§ Task description
Print all the data, keeping every line exactly as it is.
##### Extracted information #####
==> ember: inputs <==
==> flow/design.v <==
`timescale 1ns / 1ps
module SimpleCPU(clk, rst, data_fromRAM, wrEn, addr_toRAM, data_toRAM, pCounter);
parameter SIZE = 10;
input clk, rst;
input wire [31:0] data_fromRAM;
output reg wrEn;
output reg [SIZE-1:0] addr_toRAM;
output reg [31:0] data_toRAM;
output reg [SIZE-1:0] pCounter;
reg [ 3:0] opcode, opcodeNext;
reg [13:0] operand1, operand2, operand1Next, operand2Next;
reg [SIZE-1:0]   pCounterNext;
reg [31:0] num1, num2, num1Next, num2Next;
reg [ 3:0] state, stateNext;
always @(posedge clk)begin
	state    <= stateNext;
	pCounter <= pCounterNext;
	opcode   <= opcodeNext;
	operand1 <= operand1Next;
	operand2 <= operand2Next;
	num1     <= num1Next;
	num2     <= num2Next;
end
always @*begin
	stateNext    = state;
	pCounterNext = pCounter;
	opcodeNext   = opcode;
	operand1Next = operand1;
	operand2Next = operand2;
	num1Next     = num1;
	num2Next     = num2;
	addr_toRAM   = 0;
	wrEn         = 0;
	data_toRAM   = 0;
if(rst)
	begin
	stateNext    = 0;
	pCounterNext = 0;
	opcodeNext   = 0;
	operand1Next = 0;
	operand2Next = 0;
	num1Next     = 0;
	num2Next     = 0;
	addr_toRAM   = 0;
	wrEn         = 0;
	data_toRAM   = 0;
	end
else 
	case(state)                       
		0: begin											 
			pCounterNext = pCounter;
			opcodeNext   = opcode;
			operand1Next = 0;
			operand2Next = 0;
			addr_toRAM   = pCounter;
			num2Next     = 0;
			wrEn         = 0;
			data_toRAM   = 0;
			stateNext    = 1;
		end 
		1:begin                    
			pCounterNext = pCounter;
			opcodeNext   = {data_fromRAM[28], data_fromRAM[31:29]};
			operand1Next = data_fromRAM[27:14];
			operand2Next = data_fromRAM[13:0];
			addr_toRAM   = operand1Next;
			num1Next     = data_fromRAM;
			wrEn         = 0;
			data_toRAM   = 0;
			if( {data_fromRAM[28], data_fromRAM[31:29]} == 4'b0101 ) 	begin
				stateNext = 5;
				addr_toRAM = data_fromRAM[13:0];
				num1Next = operand1;
			end
			else if( {data_fromRAM[28], data_fromRAM[31:29]} == 4'b1101 ) 	begin
				stateNext = 6;
				addr_toRAM = data_fromRAM[27:14];
				num1Next = operand1;
			end
			else if(data_fromRAM[28] == 0 )  
				stateNext = 2;  
			else 
				stateNext = 3;
		end
		2: begin          
			pCounterNext = pCounter;
			opcodeNext   = opcode;
			operand1Next = operand1;
			operand2Next = operand2;
			addr_toRAM   = operand2;
			num1Next     = data_fromRAM;
			wrEn         = 0;
			data_toRAM   = operand2;
			stateNext = 3;
		end
		3: begin            
			pCounterNext = pCounter + 1;
			opcodeNext = opcode;
			operand1Next = operand1;
			operand2Next = operand2;
			addr_toRAM = operand1;
			num1Next = num1;
			wrEn = 1;
			stateNext = 0;
			case(opcode)                       
				4'b0000: data_toRAM = num1Next + data_fromRAM;  
				4'b1000: data_toRAM = data_fromRAM + operand2;  
				4'b0001: data_toRAM = ~(num1Next & data_fromRAM);  
				4'b1001: data_toRAM = ~(data_fromRAM & operand2);  
				4'b0010: begin 
					if(data_fromRAM < 32)
						data_toRAM = num1 >> data_fromRAM; 
					else
						data_toRAM = num1 << (data_fromRAM - 32); 
				end
				4'b1010: begin 
					if(operand2 < 32)
						data_toRAM = data_fromRAM >> operand2; 
					else
						data_toRAM = data_fromRAM << (operand2 - 32); 
				end
				4'b0011: data_toRAM = num1Next < data_fromRAM;  
				4'b1011: data_toRAM = data_fromRAM < operand2;  
				4'b0100: data_toRAM = data_fromRAM;  
				4'b1100: data_toRAM = operand2;  
				4'b0101: begin 
					data_toRAM = data_fromRAM;
					addr_toRAM = operand1;
					wrEn = 1;
				end
				4'b1101: begin  
					num2Next = data_fromRAM;
					addr_toRAM = num2;
					data_toRAM = data_fromRAM;
					wrEn = 1;
				end
				4'b0110: begin  
					if(data_fromRAM == 0)
						pCounterNext = num1;
					else
						pCounterNext = pCounter + 1;
					wrEn = 0;
				end
				4'b1110: begin
					pCounterNext = data_fromRAM + operand2;  
					wrEn = 0;
				end
				4'b0111: data_toRAM = num1Next * data_fromRAM;  
				4'b1111: data_toRAM = data_fromRAM * operand2;  
			endcase 
		end
		4:begin                    
			pCounterNext = pCounter + 1;
			opcodeNext   = 4'b0100;
			operand1Next = operand1;
			operand2Next = operand2;
			data_toRAM	 = num2;
			wrEn         = 1; 
			stateNext 	 = 0; 
			if(opcode == 4'b0101)
				addr_toRAM   = operand1;
			else if (opcode == 4'b1101)
				addr_toRAM   = num1 ;
		end
		5: begin      
			pCounterNext = pCounter;
			opcodeNext   = opcode;
			operand1Next = operand1;
			operand2Next = operand2;
			addr_toRAM   = data_fromRAM;
			num1Next     = data_fromRAM;
			wrEn         = 0;
			data_toRAM   = operand2;
			stateNext = 3;
		end
		6: begin      
			pCounterNext = pCounter;
			opcodeNext   = opcode;
			operand1Next = operand1;
			operand2Next = operand2;
			addr_toRAM   = data_fromRAM;
			num1Next     = data_fromRAM;
			num2Next     = data_fromRAM;
			wrEn         = 0;
			data_toRAM   = operand2;
			stateNext = 2;
		end
		default: begin
			stateNext    = 0;
			pCounterNext = 0;
			opcodeNext   = 0;
			operand1Next = 0;
			operand2Next = 0;
			num1Next     = 0;
			num2Next     = 0;
			addr_toRAM   = 0;
			wrEn         = 0;
			data_toRAM   = 0;
		end
	endcase
end
endmodule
#####
§ Answer section
==> ember: inputs <==
==> flow/design.v <==
`timescale 1ns / 1ps
module SimpleCPU(clk, rst, data_fromRAM, wrEn, addr_toRAM, data_toRAM, pCounter);
parameter SIZE = 10;
input clk, rst;
input wire [31:0] data_fromRAM;
output reg wrEn;
output reg [SIZE-1:0] addr_toRAM;
output reg [31:0] data_toRAM;
output reg [SIZE-1:0] pCounter;
reg [ 3:0] opcode, opcodeNext;
reg [13:0] operand1, operand2, operand1Next, operand2Next;
reg [SIZE-1:0]   pCounterNext;
reg [31:0] num1, num2, num1Next, num2Next;
reg [ 3:0] state, stateNext;
always @(posedge clk)begin
	state    <= stateNext;
	pCounter <= pCounterNext;
	opcode   <= opcodeNext;
	operand1 <= operand1Next;
	operand2 <= operand2Next;
	num1     <= num1Next;
	num2     <= num2Next;
end
always @*begin
	stateNext    = state;
	pCounterNext = pCounter;
	opcodeNext   = opcode;
	operand1Next = operand1;
	operand2Next = operand2;
	num1Next     = num1;
	num2Next     = num2;
	addr_toRAM   = 0;
	wrEn         = 0;
	data_toRAM   = 0;
if(rst)
	begin
	stateNext    = 0;
	pCounterNext = 0;
	opcodeNext   = 0;
	operand1Next = 0;
	operand2Next = 0;
	num1Next     = 0;
	num2Next     = 0;
	addr_toRAM   = 0;
	wrEn         = 0;
	data_toRAM   = 0;
	end
else 
	case(state)                       
		0: begin											 
			pCounterNext = pCounter;
			opcodeNext   = opcode;
			operand1Next = 0;
			operand2Next = 0;
			addr_toRAM   = pCounter;
			num2Next     = 0;
			wrEn         = 0;
			data_toRAM   = 0;
			stateNext    = 1;
		end 
		1:begin                    
			pCounterNext = pCounter;
			opcodeNext   = {data_fromRAM[28], data_fromRAM[31:29]};
			operand1Next = data_fromRAM[27:14];
			operand2Next = data_fromRAM[13:0];
			addr_toRAM   = operand1Next;
			num1Next     = data_fromRAM;
			wrEn         = 0;
			data_toRAM   = 0;
			if( {data_fromRAM[28], data_fromRAM[31:29]} == 4'b0101 ) 	begin
				stateNext = 5;
				addr_toRAM = data_fromRAM[13:0];
				num1Next = operand1;
			end
			else if( {data_fromRAM[28], data_fromRAM[31:29]} == 4'b1101 ) 	begin
				stateNext = 6;
				addr_toRAM = data_fromRAM[27:14];
				num1Next = operand1;
			end
			else if(data_fromRAM[28] == 0 )  
				stateNext = 2;  
			else 
				stateNext = 3;
		end
		2: begin          
			pCounterNext = pCounter;
			opcodeNext   = opcode;
			operand1Next = operand1;
			operand2Next = operand2;
			addr_toRAM   = operand2;
			num1Next     = data_fromRAM;
			wrEn         = 0;
			data_toRAM   = operand2;
			stateNext = 3;
		end
		3: begin            
			pCounterNext = pCounter + 1;
			opcodeNext = opcode;
			operand1Next = operand1;
			operand2Next = operand2;
			addr_toRAM = operand1;
			num1Next = num1;
			wrEn = 1;
			stateNext = 0;
			case(opcode)                       
				4'b0000: data_toRAM = num1Next + data_fromRAM;  
				4'b1000: data_toRAM = data_fromRAM + operand2;  
				4'b0001: data_toRAM = ~(num1Next & data_fromRAM);  
				4'b1001: data_toRAM = ~(data_fromRAM & operand2);  
				4'b0010: begin 
					if(data_fromRAM < 32)
						data_toRAM = num1 >> data_fromRAM; 
					else
						data_toRAM = num1 << (data_fromRAM - 32); 
				end
				4'b1010: begin 
					if(operand2 < 32)
						data_toRAM = data_fromRAM >> operand2; 
					else
						data_toRAM = data_fromRAM << (operand2 - 32); 
				end
				4'b0011: data_toRAM = num1Next < data_fromRAM;  
				4'b1011: data_toRAM = data_fromRAM < operand2;  
				4'b0100: data_toRAM = data_fromRAM;  
				4'b1100: data_toRAM = operand2;  
				4'b0101: begin 
					data_toRAM = data_fromRAM;
					addr_toRAM = operand1;
					wrEn = 1;
				end
				4'b1101: begin  
					num2Next = data_fromRAM;
					addr_toRAM = num2;
					data_toRAM = data_fromRAM;
					wrEn = 1;
				end
				4'b0110: begin  
					if(data_fromRAM == 0)
						pCounterNext = num1;
					else
						pCounterNext = pCounter + 1;
					wrEn = 0;
				end
				4'b1110: begin
					pCounterNext = data_fromRAM + operand2;  
					wrEn = 0;
				end
				4'b0111: data_toRAM = num1Next * data_fromRAM;  
				4'b1111: data_toRAM = data_fromRAM * operand2;  
			endcase 
		end
		4:begin                    
			pCounterNext = pCounter + 1;
			opcodeNext   = 4'b0100;
			operand1Next = operand1;
			operand2Next = operand2;
			data_toRAM	 = num2;
			wrEn         = 1; 
			stateNext 	 = 0; 
			if(opcode == 4'b0101)
				addr_toRAM   = operand1;
			else if (opcode == 4'b1101)
				addr_toRAM   = num1 ;
		end
		5: begin      
			pCounterNext = pCounter;
			opcodeNext   = opcode;
			operand1Next = operand1;
			operand2Next = operand2;
			addr_toRAM   = data_fromRAM;
			num1Next     = data_fromRAM;
			wrEn         = 0;
			data_toRAM   = operand2;
			stateNext = 3;
		end
		6: begin      
			pCounterNext = pCounter;
			opcodeNext   = opcode;
			operand1Next = operand1;
			operand2Next = operand2;
			addr_toRAM   = data_fromRAM;
			num1Next     = data_fromRAM;
			num2Next     = data_fromRAM;
			wrEn         = 0;
			data_toRAM   = operand2;
			stateNext = 2;
		end
		default: begin
			stateNext    = 0;
			pCounterNext = 0;
			opcodeNext   = 0;
			operand1Next = 0;
			operand2Next = 0;
			num1Next     = 0;
			num2Next     = 0;
			addr_toRAM   = 0;
			wrEn         = 0;
			data_toRAM   = 0;
		end
	endcase
end
endmodule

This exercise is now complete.